Print the data that follows without changing a single word.

┌──

### src/rtl/sum_pkg.sv
// Shared definitions for the sum request initiator.
//   state_t       - initiator FSM state encoding
//   *_DEFAULT     - default sequence bounds and timeout
//   TIMER_W       - width of the WAIT-state cycle counter
//   expected_sum  - triangular number n*(n+1)/2, 5-bit unsigned
package sum_pkg;

    typedef enum logic [2:0] {
        StIdle = 3'd0,
        StReq  = 3'd1,
        StWait = 3'd2,
        StAck  = 3'd3,
        StNext = 3'd4,
        StDone = 3'd5
    } state_t;

    localparam int unsigned N_FIRST_DEFAULT = 1;
    localparam int unsigned N_LAST_DEFAULT  = 7;
    localparam int unsigned TIMEOUT_DEFAULT = 31;

    // Must be wide enough to hold TIMEOUT - 1.
    localparam int unsigned TIMER_W = 5;

    // Product is formed in 6 bits (max 7*8 = 56) so the halved result (max 28) fits 5 bits.
    function automatic logic [4:0] expected_sum(input logic [2:0] n);
        logic [5:0] prod;
        prod = {3'b000, n} * ({3'b000, n} + 6'd1);
        return prod[5:1];
    endfunction

endpackage

### src/rtl/sum_req_initiator_if.sv
// Request/response handshake between the sum initiator and its responder.
//   N, N_valid     - request operand and one-cycle request strobe (initiator -> responder)
//   sum, sum_valid - result and its valid flag (responder -> initiator)
//   ack            - result acknowledge (initiator -> responder)
interface sum_req_initiator_if;

    logic [2:0] N;
    logic       N_valid;
    logic [4:0] sum;
    logic       sum_valid;
    logic       ack;

    modport master (
        output N,
        output N_valid,
        output ack,
        input  sum,
        input  sum_valid
    );

    modport slave (
        input  N,
        input  N_valid,
        input  ack,
        output sum,
        output sum_valid
    );

endinterface

### src/rtl/wait_timer.sv
// Cycle counter for the WAIT state.
//   clk, reset - clock and synchronous active-high reset
//   clear      - force the count to zero (held while outside WAIT)
//   enable     - count up by one this cycle
//   tc         - terminal count: this is the Terminal-th enabled cycle since clear
module wait_timer #(
    parameter int unsigned Width    = 5,
    parameter int unsigned Terminal = 31
) (
    input  logic clk,
    input  logic reset,
    input  logic clear,
    input  logic enable,
    output logic tc
);

    localparam logic [Width-1:0] TermCount = Width'(Terminal - 1);

    logic [Width-1:0] count_q;

    always_ff @(posedge clk) begin
        if (reset || clear) begin
            count_q <= '0;
        end else if (enable) begin
            count_q <= count_q + 1'b1;
        end
    end

    assign tc = (count_q == TermCount);

endmodule

### src/rtl/sum_req_initiator.sv
// Issues requests N = N_FIRST..N_LAST to a responder, checks each returned sum
// against n*(n+1)/2 and counts mismatches and lost requests.
//   clk, reset - clock and synchronous active-high reset
//   start      - begin a sequence (honoured only in IDLE or DONE)
//   bus        - request/response handshake (master side)
//   busy       - sequence in progress
//   done       - sequence finished; outputs held until start or reset
//   err_count  - mismatches plus timeouts in this sequence, saturating at 7
//   last_sum   - most recently captured sum
module sum_req_initiator
    import sum_pkg::*;
#(
    parameter int unsigned N_FIRST = N_FIRST_DEFAULT,
    parameter int unsigned N_LAST  = N_LAST_DEFAULT,
    parameter int unsigned TIMEOUT = TIMEOUT_DEFAULT
) (
    input  logic                   clk,
    input  logic                   reset,
    input  logic                   start,
    sum_req_initiator_if.master    bus,
    output logic                   busy,
    output logic                   done,
    output logic [2:0]             err_count,
    output logic [4:0]             last_sum
);

    localparam logic [2:0] NFirst = 3'(N_FIRST);
    localparam logic [2:0] NLast  = 3'(N_LAST);

    state_t     state_q, state_d;
    logic [2:0] n_q;
    logic [2:0] n_out_q;
    logic [2:0] err_q;
    logic [4:0] last_sum_q;
    logic       timer_clear;
    logic       timer_en;
    logic       timer_tc;

    wait_timer #(
        .Width    (TIMER_W),
        .Terminal (TIMEOUT)
    ) u_wait_timer (
        .clk    (clk),
        .reset  (reset),
        .clear  (timer_clear),
        .enable (timer_en),
        .tc     (timer_tc)
    );

    // State register.
    always_ff @(posedge clk) begin
        if (reset) begin
            state_q <= StIdle;
        end else begin
            state_q <= state_d;
        end
    end

    // Next-state logic.
    always_comb begin
        state_d = state_q;
        unique case (state_q)
            StIdle:  if (start) state_d = StReq;
            StReq:   state_d = StWait;
            StWait: begin
                // A result arriving on the timeout cycle still counts as a response.
                if (bus.sum_valid)  state_d = StAck;
                else if (timer_tc)  state_d = StNext;
            end
            StAck:   if (!bus.sum_valid) state_d = StNext;
            StNext:  state_d = (n_q == NLast) ? StDone : StReq;
            StDone:  if (start) state_d = StReq;
            default: state_d = StIdle;
        endcase
    end

    // Moore outputs.
    always_comb begin
        bus.N_valid = (state_q == StReq);
        bus.ack     = (state_q == StAck);
        busy        = !((state_q == StIdle) || (state_q == StDone));
        done        = (state_q == StDone);
        timer_en    = (state_q == StWait);
        timer_clear = (state_q != StWait);
    end

    // Datapath: operand, presented operand, error count, captured sum.
    // n_out_q is separate from n_q so N reads 0 out of reset while n_q holds N_FIRST.
    always_ff @(posedge clk) begin
        if (reset) begin
            n_q        <= NFirst;
            n_out_q    <= 3'd0;
            err_q      <= 3'd0;
            last_sum_q <= 5'd0;
        end else begin
            unique case (state_q)
                StIdle, StDone: begin
                    if (start) begin
                        n_q     <= NFirst;
                        n_out_q <= NFirst;
                        err_q   <= 3'd0;
                    end
                end
                StWait: begin
                    if (bus.sum_valid) begin
                        last_sum_q <= bus.sum;
                        if (bus.sum != expected_sum(n_q) && err_q != 3'd7) begin
                            err_q <= err_q + 3'd1;
                        end
                    end else if (timer_tc && err_q != 3'd7) begin
                        err_q <= err_q + 3'd1;
                    end
                end
                StNext: begin
                    if (n_q != NLast) begin
                        n_q     <= n_q + 3'd1;
                        n_out_q <= n_q + 3'd1;
                    end
                end
                default: ;
            endcase
        end
    end

    assign bus.N     = n_out_q;
    assign err_count = err_q;
    assign last_sum  = last_sum_q;

endmodule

└──

(Answer to the problem)
### src/rtl/sum_pkg.sv
// Shared definitions for the sum request initiator.
//   state_t       - initiator FSM state encoding
//   *_DEFAULT     - default sequence bounds and timeout
//   TIMER_W       - width of the WAIT-state cycle counter
//   expected_sum  - triangular number n*(n+1)/2, 5-bit unsigned
package sum_pkg;

    typedef enum logic [2:0] {
        StIdle = 3'd0,
        StReq  = 3'd1,
        StWait = 3'd2,
        StAck  = 3'd3,
        StNext = 3'd4,
        StDone = 3'd5
    } state_t;

    localparam int unsigned N_FIRST_DEFAULT = 1;
    localparam int unsigned N_LAST_DEFAULT  = 7;
    localparam int unsigned TIMEOUT_DEFAULT = 31;

    // Must be wide enough to hold TIMEOUT - 1.
    localparam int unsigned TIMER_W = 5;

    // Product is formed in 6 bits (max 7*8 = 56) so the halved result (max 28) fits 5 bits.
    function automatic logic [4:0] expected_sum(input logic [2:0] n);
        logic [5:0] prod;
        prod = {3'b000, n} * ({3'b000, n} + 6'd1);
        return prod[5:1];
    endfunction

endpackage

### src/rtl/sum_req_initiator_if.sv
// Request/response handshake between the sum initiator and its responder.
//   N, N_valid     - request operand and one-cycle request strobe (initiator -> responder)
//   sum, sum_valid - result and its valid flag (responder -> initiator)
//   ack            - result acknowledge (initiator -> responder)
interface sum_req_initiator_if;

    logic [2:0] N;
    logic       N_valid;
    logic [4:0] sum;
    logic       sum_valid;
    logic       ack;

    modport master (
        output N,
        output N_valid,
        output ack,
        input  sum,
        input  sum_valid
    );

    modport slave (
        input  N,
        input  N_valid,
        input  ack,
        output sum,
        output sum_valid
    );

endinterface

### src/rtl/wait_timer.sv
// Cycle counter for the WAIT state.
//   clk, reset - clock and synchronous active-high reset
//   clear      - force the count to zero (held while outside WAIT)
//   enable     - count up by one this cycle
//   tc         - terminal count: this is the Terminal-th enabled cycle since clear
module wait_timer #(
    parameter int unsigned Width    = 5,
    parameter int unsigned Terminal = 31
) (
    input  logic clk,
    input  logic reset,
    input  logic clear,
    input  logic enable,
    output logic tc
);

    localparam logic [Width-1:0] TermCount = Width'(Terminal - 1);

    logic [Width-1:0] count_q;

    always_ff @(posedge clk) begin
        if (reset || clear) begin
            count_q <= '0;
        end else if (enable) begin
            count_q <= count_q + 1'b1;
        end
    end

    assign tc = (count_q == TermCount);

endmodule

### src/rtl/sum_req_initiator.sv
// Issues requests N = N_FIRST..N_LAST to a responder, checks each returned sum
// against n*(n+1)/2 and counts mismatches and lost requests.
//   clk, reset - clock and synchronous active-high reset
//   start      - begin a sequence (honoured only in IDLE or DONE)
//   bus        - request/response handshake (master side)
//   busy       - sequence in progress
//   done       - sequence finished; outputs held until start or reset
//   err_count  - mismatches plus timeouts in this sequence, saturating at 7
//   last_sum   - most recently captured sum
module sum_req_initiator
    import sum_pkg::*;
#(
    parameter int unsigned N_FIRST = N_FIRST_DEFAULT,
    parameter int unsigned N_LAST  = N_LAST_DEFAULT,
    parameter int unsigned TIMEOUT = TIMEOUT_DEFAULT
) (
    input  logic                   clk,
    input  logic                   reset,
    input  logic                   start,
    sum_req_initiator_if.master    bus,
    output logic                   busy,
    output logic                   done,
    output logic [2:0]             err_count,
    output logic [4:0]             last_sum
);

    localparam logic [2:0] NFirst = 3'(N_FIRST);
    localparam logic [2:0] NLast  = 3'(N_LAST);

    state_t     state_q, state_d;
    logic [2:0] n_q;
    logic [2:0] n_out_q;
    logic [2:0] err_q;
    logic [4:0] last_sum_q;
    logic       timer_clear;
    logic       timer_en;
    logic       timer_tc;

    wait_timer #(
        .Width    (TIMER_W),
        .Terminal (TIMEOUT)
    ) u_wait_timer (
        .clk    (clk),
        .reset  (reset),
        .clear  (timer_clear),
        .enable (timer_en),
        .tc     (timer_tc)
    );

    // State register.
    always_ff @(posedge clk) begin
        if (reset) begin
            state_q <= StIdle;
        end else begin
            state_q <= state_d;
        end
    end

    // Next-state logic.
    always_comb begin
        state_d = state_q;
        unique case (state_q)
            StIdle:  if (start) state_d = StReq;
            StReq:   state_d = StWait;
            StWait: begin
                // A result arriving on the timeout cycle still counts as a response.
                if (bus.sum_valid)  state_d = StAck;
                else if (timer_tc)  state_d = StNext;
            end
            StAck:   if (!bus.sum_valid) state_d = StNext;
            StNext:  state_d = (n_q == NLast) ? StDone : StReq;
            StDone:  if (start) state_d = StReq;
            default: state_d = StIdle;
        endcase
    end

    // Moore outputs.
    always_comb begin
        bus.N_valid = (state_q == StReq);
        bus.ack     = (state_q == StAck);
        busy        = !((state_q == StIdle) || (state_q == StDone));
        done        = (state_q == StDone);
        timer_en    = (state_q == StWait);
        timer_clear = (state_q != StWait);
    end

    // Datapath: operand, presented operand, error count, captured sum.
    // n_out_q is separate from n_q so N reads 0 out of reset while n_q holds N_FIRST.
    always_ff @(posedge clk) begin
        if (reset) begin
            n_q        <= NFirst;
            n_out_q    <= 3'd0;
            err_q      <= 3'd0;
            last_sum_q <= 5'd0;
        end else begin
            unique case (state_q)
                StIdle, StDone: begin
                    if (start) begin
                        n_q     <= NFirst;
                        n_out_q <= NFirst;
                        err_q   <= 3'd0;
                    end
                end
                StWait: begin
                    if (bus.sum_valid) begin
                        last_sum_q <= bus.sum;
                        if (bus.sum != expected_sum(n_q) && err_q != 3'd7) begin
                            err_q <= err_q + 3'd1;
                        end
                    end else if (timer_tc && err_q != 3'd7) begin
                        err_q <= err_q + 3'd1;
                    end
                end
                StNext: begin
                    if (n_q != NLast) begin
                        n_q     <= n_q + 3'd1;
                        n_out_q <= n_q + 3'd1;
                    end
                end
                default: ;
            endcase
        end
    end

    assign bus.N     = n_out_q;
    assign err_count = err_q;
    assign last_sum  = last_sum_q;

endmodule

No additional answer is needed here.